As usual, a hot quiet meal was not in the cards. The tones dropped — unresponsive two-year-old at an apartment complex on the Ave.
The kitchen cleared in seconds. Battalion 61, Engine 61, Ladder 61, and Medic 61 were flying down the avenue. Dispatch had nothing further.
We arrived to a mob of people screaming and crying. A woman ran up to Darrin and handed him a limp little boy.
Darrin sprinted to the back of the medic unit. We followed.
Mike, our BC, told the L61 and E61 officers to stay with their apparatus and follow the medic unit to the hospital. He’d wait for the deputies.
The back of that unit was controlled chaos. I got the airway secured. Marc got the IV. The rest of the guys were on compressions, drawing medications, running the algorithm — all the organized frenzy of a pediatric CPR. I called the ER. Two-year-old, CPR in progress, airway and IV secured, running the asystole algorithm, five minutes out.

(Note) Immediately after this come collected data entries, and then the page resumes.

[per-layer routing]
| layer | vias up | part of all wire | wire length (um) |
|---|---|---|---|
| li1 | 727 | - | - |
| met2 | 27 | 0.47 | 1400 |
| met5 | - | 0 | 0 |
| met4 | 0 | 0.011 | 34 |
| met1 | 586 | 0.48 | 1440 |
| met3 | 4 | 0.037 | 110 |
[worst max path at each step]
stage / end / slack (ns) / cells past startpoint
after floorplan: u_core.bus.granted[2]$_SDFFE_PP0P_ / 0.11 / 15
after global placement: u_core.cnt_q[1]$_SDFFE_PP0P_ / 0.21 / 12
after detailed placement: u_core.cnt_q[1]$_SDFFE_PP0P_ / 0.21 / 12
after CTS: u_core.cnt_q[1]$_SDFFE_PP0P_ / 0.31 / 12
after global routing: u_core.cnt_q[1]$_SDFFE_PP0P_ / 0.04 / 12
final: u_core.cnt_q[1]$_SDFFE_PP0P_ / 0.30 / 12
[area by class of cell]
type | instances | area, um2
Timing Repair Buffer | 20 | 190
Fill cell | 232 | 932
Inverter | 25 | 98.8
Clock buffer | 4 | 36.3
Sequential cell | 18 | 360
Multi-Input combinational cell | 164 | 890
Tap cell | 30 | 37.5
## config.mk

```make
export PLATFORM = sky130hd
export DESIGN_NAME = ov7670_config_sequencer_flat
export DESIGN_NICKNAME = d
export VERILOG_FILES = /design/src/rtl/ov7670_config_sequencer_pkg.sv /design/src/rtl/ov7670_config_sequencer_if.sv /design/src/rtl/ov7670_config_sequencer_delay_timer.sv /design/src/rtl/ov7670_config_sequencer.sv /design/src/flat_wrapper.sv
export SDC_FILE = /design/constraint.sdc
export NUM_CORES = 1
export LEC_CHECK = 0
export ABC_AREA = 1
export BUFFER_PORTS_ARGS = -buffer_cell sky130_fd_sc_hd__buf_2
export CORE_MARGIN = 5
export CORE_UTILIZATION = 40
export CTS_CLUSTER_DIAMETER = 60
export DETAILED_ROUTE_END_ITERATION = 10
export PLACE_DENSITY = 0.64
export SYNTH_ARGS = -nofsm -noshare
export SYNTH_HDL_FRONTEND = slang
export SYNTH_SLANG_ARGS = --single-unit
```

## constraint.sdc

```tcl
create_clock -name clk -period 3.85 [get_ports clk]
set_input_delay 0.5775 -clock clk [delete_from_list [all_inputs] [get_ports clk]]
set_output_delay 0.5775 -clock clk [all_outputs]
set_load 0.05 [all_outputs]
```

## src/rtl/ov7670_config_sequencer_pkg.sv

```systemverilog
// Shared constants and FSM state encoding for the OV7670 register-init sequencer.
package ov7670_pkg;

   localparam logic [15:0] ROM_END   = 16'hFFFF;
   localparam logic [15:0] ROM_DELAY = 16'hFFF0;

   typedef enum logic [2:0] {
      IDLE,
      FETCH,
      DECODE,
      SEND,
      WAIT,
      DELAY,
      FINISH
   } state_t;

endpackage

```

## src/rtl/ov7670_config_sequencer_if.sv

```systemverilog
// Request/completion channel between the config sequencer and the SCCB write master.
interface ov7670_sccb_if;

   logic       sccb_valid;
   logic       sccb_ready;
   logic [7:0] sccb_reg;
   logic [7:0] sccb_data;
   logic       sccb_done;

   modport master (output sccb_valid, sccb_reg, sccb_data, input sccb_ready, sccb_done);
   modport slave  (input sccb_valid, sccb_reg, sccb_data, output sccb_ready, sccb_done);

endinterface

```

## src/rtl/ov7670_config_sequencer_delay_timer.sv

```systemverilog
// Delay counter: cleared by load, counts while enabled, flags the last cycle of the delay.
module cfg_delay_timer #(
   parameter int DELAY_CYCLES = 250000
) (
   input  logic clk,
   input  logic rst,
   input  logic load,
   input  logic count,
   output logic term
);

   localparam int CW = (DELAY_CYCLES > 1) ? $clog2(DELAY_CYCLES) : 1;

   logic [CW-1:0] cnt;

   assign term = (cnt == CW'(DELAY_CYCLES - 1));

   always_ff @(posedge clk) begin
      if (rst)
         cnt <= '0;
      else if (load)
         cnt <= '0;
      else if (count)
         cnt <= cnt + CW'(1);
   end

endmodule

```

## src/rtl/ov7670_config_sequencer.sv

```systemverilog
// Walks the init ROM from address 0, issuing each {reg, value} pair to the SCCB master;
// FFF0 words insert a fixed delay, FFFF (or the top of the address space) ends the run.
module ov7670_config_sequencer
   import ov7670_pkg::*;
#(
   parameter int DELAY_CYCLES = 250000,
   parameter int ADDR_W       = 8
) (
   input  logic              clk,
   input  logic              rst,
   input  logic              start,
   output logic [ADDR_W-1:0] rom_addr,
   input  logic [15:0]       rom_dout,
   ov7670_sccb_if.master     sccb,
   output logic              busy,
   output logic              done
);

   state_t state;
   logic   tmr_load, tmr_term, adv;

   assign tmr_load = (state == DECODE) && (rom_dout == ROM_DELAY);
   assign adv      = ((state == WAIT) && sccb.sccb_done) || ((state == DELAY) && tmr_term);

   cfg_delay_timer #(.DELAY_CYCLES(DELAY_CYCLES)) u_timer (
      .clk   (clk),
      .rst   (rst),
      .load  (tmr_load),
      .count (state == DELAY),
      .term  (tmr_term)
   );

   always_ff @(posedge clk) begin
      if (rst) begin
         state           <= IDLE;
         rom_addr        <= '0;
         sccb.sccb_valid <= 1'b0;
         sccb.sccb_reg   <= '0;
         sccb.sccb_data  <= '0;
         busy            <= 1'b0;
         done            <= 1'b0;
      end else begin
         case (state)
            IDLE: if (start) begin
               state    <= FETCH;
               rom_addr <= '0;
               busy     <= 1'b1;
               done     <= 1'b0;
            end
            FETCH: state <= DECODE;
            DECODE: begin
               if (rom_dout == ROM_END)
                  state <= FINISH;
               else if (rom_dout == ROM_DELAY)
                  state <= DELAY;
               else begin
                  sccb.sccb_reg   <= rom_dout[15:8];
                  sccb.sccb_data  <= rom_dout[7:0];
                  sccb.sccb_valid <= 1'b1;
                  state           <= SEND;
               end
            end
            SEND: if (sccb.sccb_ready) begin
               sccb.sccb_valid <= 1'b0;
               state           <= WAIT;
            end
            // Last address terminates the run rather than wrapping back to 0.
            WAIT, DELAY: if (adv) begin
               if (rom_addr == '1)
                  state <= FINISH;
               else begin
                  rom_addr <= rom_addr + 1'b1;
                  state    <= FETCH;
               end
            end
            FINISH: begin
               busy  <= 1'b0;
               done  <= 1'b1;
               state <= IDLE;
            end
            default: state <= IDLE;
         endcase
      end
   end

endmodule

```

## src/flat_wrapper.sv

```systemverilog
// flat-port wrapper written by rule: the top's interface ports become plain ports
module ov7670_config_sequencer_flat import ov7670_pkg::*;
#(
   parameter int DELAY_CYCLES = 250000,
   parameter int ADDR_W       = 8
)
  (clk, rst, start, rom_addr, rom_dout, busy, done, sccb_sccb_valid, sccb_sccb_reg, sccb_sccb_data, sccb_sccb_ready, sccb_sccb_done);
  ov7670_sccb_if sccb_i ();
  input  logic clk;
  input  logic rst;
  input  logic start;
  output logic [ADDR_W-1:0] rom_addr;
  input  logic [15:0] rom_dout;
  output logic busy;
  output logic done;
  output wire logic [$bits(sccb_i.sccb_valid)-1:0] sccb_sccb_valid;
  output wire logic [$bits(sccb_i.sccb_reg)-1:0] sccb_sccb_reg;
  output wire logic [$bits(sccb_i.sccb_data)-1:0] sccb_sccb_data;
  input wire logic [$bits(sccb_i.sccb_ready)-1:0] sccb_sccb_ready;
  input wire logic [$bits(sccb_i.sccb_done)-1:0] sccb_sccb_done;
  assign sccb_sccb_valid = sccb_i.sccb_valid;
  assign sccb_sccb_reg = sccb_i.sccb_reg;
  assign sccb_sccb_data = sccb_i.sccb_data;
  assign sccb_i.sccb_ready = sccb_sccb_ready;
  assign sccb_i.sccb_done = sccb_sccb_done;
  ov7670_config_sequencer #(.DELAY_CYCLES(DELAY_CYCLES), .ADDR_W(ADDR_W)) u_core (.clk(clk), .rst(rst), .start(start), .rom_addr(rom_addr), .rom_dout(rom_dout), .sccb(sccb_i), .busy(busy), .done(done));
endmodule
```

**Word-level counts from Yosys, hierarchy flattened**

Index checks and enable logic that the tools add are counted.

- Logic and storage cells: 62
- Flip-flop bits (word level): 48
- Input port bits: 21

- Reductions and logical operators: 15
- Add/sub/neg operators: 2
- Equal/unequal tests: 16
- Bitwise gates (word level): 2
- Multiplexer cells: 19

Operators by type and width:

| cell | number |
|---|---|
| $eq A16 B16 Y1 const B | 2 |
| $mux W8 | 3 |
| $add A18 B1 Y18 const B | 1 |
| $eq A18 B18 Y1 const B | 1 |
| $mux W3 | 6 |
| $pmux W8 S2 | 1 |
| $pmux W3 S5 | 1 |
| $ne A2 B2 Y1 const B | 5 |
| $eq A3 B3 Y1 const B | 3 |
| $add A8 B1 Y8 const B | 1 |
| $eq A8 B8 Y1 const B | 1 |
| $reduce_and A4 Y1 | 2 |
| $eq A3 B2 Y1 const B | 2 |
| $pmux W1 S2 | 3 |
| $reduce_and A3 Y1 | 2 |
| $reduce_bool A2 Y1 | 3 |
| $mux W1 | 5 |
| $reduce_or A2 Y1 | 2 |
| $eq A3 B1 Y1 const B | 1 |
| $logic_and A1 B1 Y1 | 3 |
| $logic_not A3 Y1 | 1 |
| $ne A2 B1 Y1 const B | 1 |
| $not A1 Y1 | 2 |
| $reduce_and A2 Y1 | 1 |
| $logic_or A1 B1 Y1 | 1 |

**Longest topological paths before layout**

Gate-level depths: netlist of the first run.

- Word-level depth: 5
- Depth in mapped cells: 11
- Gate-level depth less buffers: 10

**Modules after synthesis**

Synthesis of the first run repeated with hierarchy kept, for this count alone.

- Cells, all modules: 378
- Area total of the unflattened synthesis: 2517.4 sq um

Modules (own cells, without submodules):

| module | cells each | area an instance (sq um) | instances |
|---|---|---|---|
| ov7670_config_sequencer | 230 | 1554.0 | 1 |
| cfg_delay_timer | 148 | 963.4 | 1 |

**Least setup slack after synthesis of the first run**

OpenSTA, ideal clock, no wires.

- Kind: register to register
- Start point: reg u_core.rom_addr[1]
- End point: reg u_core.rom_addr[4]
- Slack: 1942 ps
- Clock period less this slack: 1908 ps
- Cell stages (with the launch flop): 9
- Arrival time: 1795 ps
- Path buffers: 0
- Path through: dfxtp_1 ha_1 nand3_1 nor3_1 nand2_1 nand3_2 nand2_1 nand2_1 nor2_1

- Word-level cells in the longest chain between the ends: 4
- Elaborated cells between the ends (all ways): 7

Ends and longest elaborated chain:

| element | RTL line | RTL |
|---|---|---|
| start: declaration | ov7670_config_sequencer.sv:12 | `output logic [ADDR_W-1:0] rom_addr,` |
| start signal: assignment | ov7670_config_sequencer.sv:72 | `rom_addr <= rom_addr + 1'b1;` |
| $add A8 B1 Y8 | ov7670_config_sequencer.sv:72 |  |
| $mux W8 | ov7670_config_sequencer.sv:69 | `if (rom_addr == '1)` |
| $mux W8 | ov7670_config_sequencer.sv:68 | `WAIT, DELAY: if (adv) begin` |
| $pmux W8 S2 | ov7670_config_sequencer.sv:43 | `case (state)` |

Several ways; a longest one is shown, not always the timed one. The select of a mux whose other input is x is not followed.
A chain may end at the register's enable or synchronous reset.

**Final worst setup path of the first run**

- Start point: reg u_core.rom_addr[1]
- End point: reg u_core.rom_addr[7]

Same word-level chain as after synthesis.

The ER techs had the doors open before we stopped rolling. Nurses and a doctor held the corridor doors as we wheeled him in. We did the turnover and I stepped back to write the report while the guys cleaned up the unit and got it back in order. Dan and Duane came in from their rigs to check on things.
Nobody had said much. There hadn’t been time.
The guys were standing around the medic desk while I finished the paperwork. Maybe five or ten minutes passed.
Then the chaplain came through with the family.
It went dead quiet.
They walked past us without looking, which we were grateful for.
Figure 1 Adobe Firefly Image
Then the toddler’s older brother — maybe five years old — tugged on his mother’s sleeve and asked if he could play with his little brother now.
We went outside.
It took a while before anyone was ready to go back in. I composed myself enough to hand over my written report. Nobody could look at each other, which was fine.
We caravanned back to the station — almost. Dispatch dropped a multiple vehicle MVA with entrapment on us before we cleared the parking lot.
It wasn’t. It was a minor fender-bender with a crowd of people complaining of PEMCO pain.
The deputies came by the station later that night. The boyfriend had smothered the baby.
It is always the boyfriend. If there is a dead child and the boyfriend was in that house, it is all but guaranteed.



This is heartbreaking. I wonder what the consequence was for the "boyfriend" (baby murderer).
Wow. Chilling. And I'm guessing the boyfriend is typically not the father in these cases?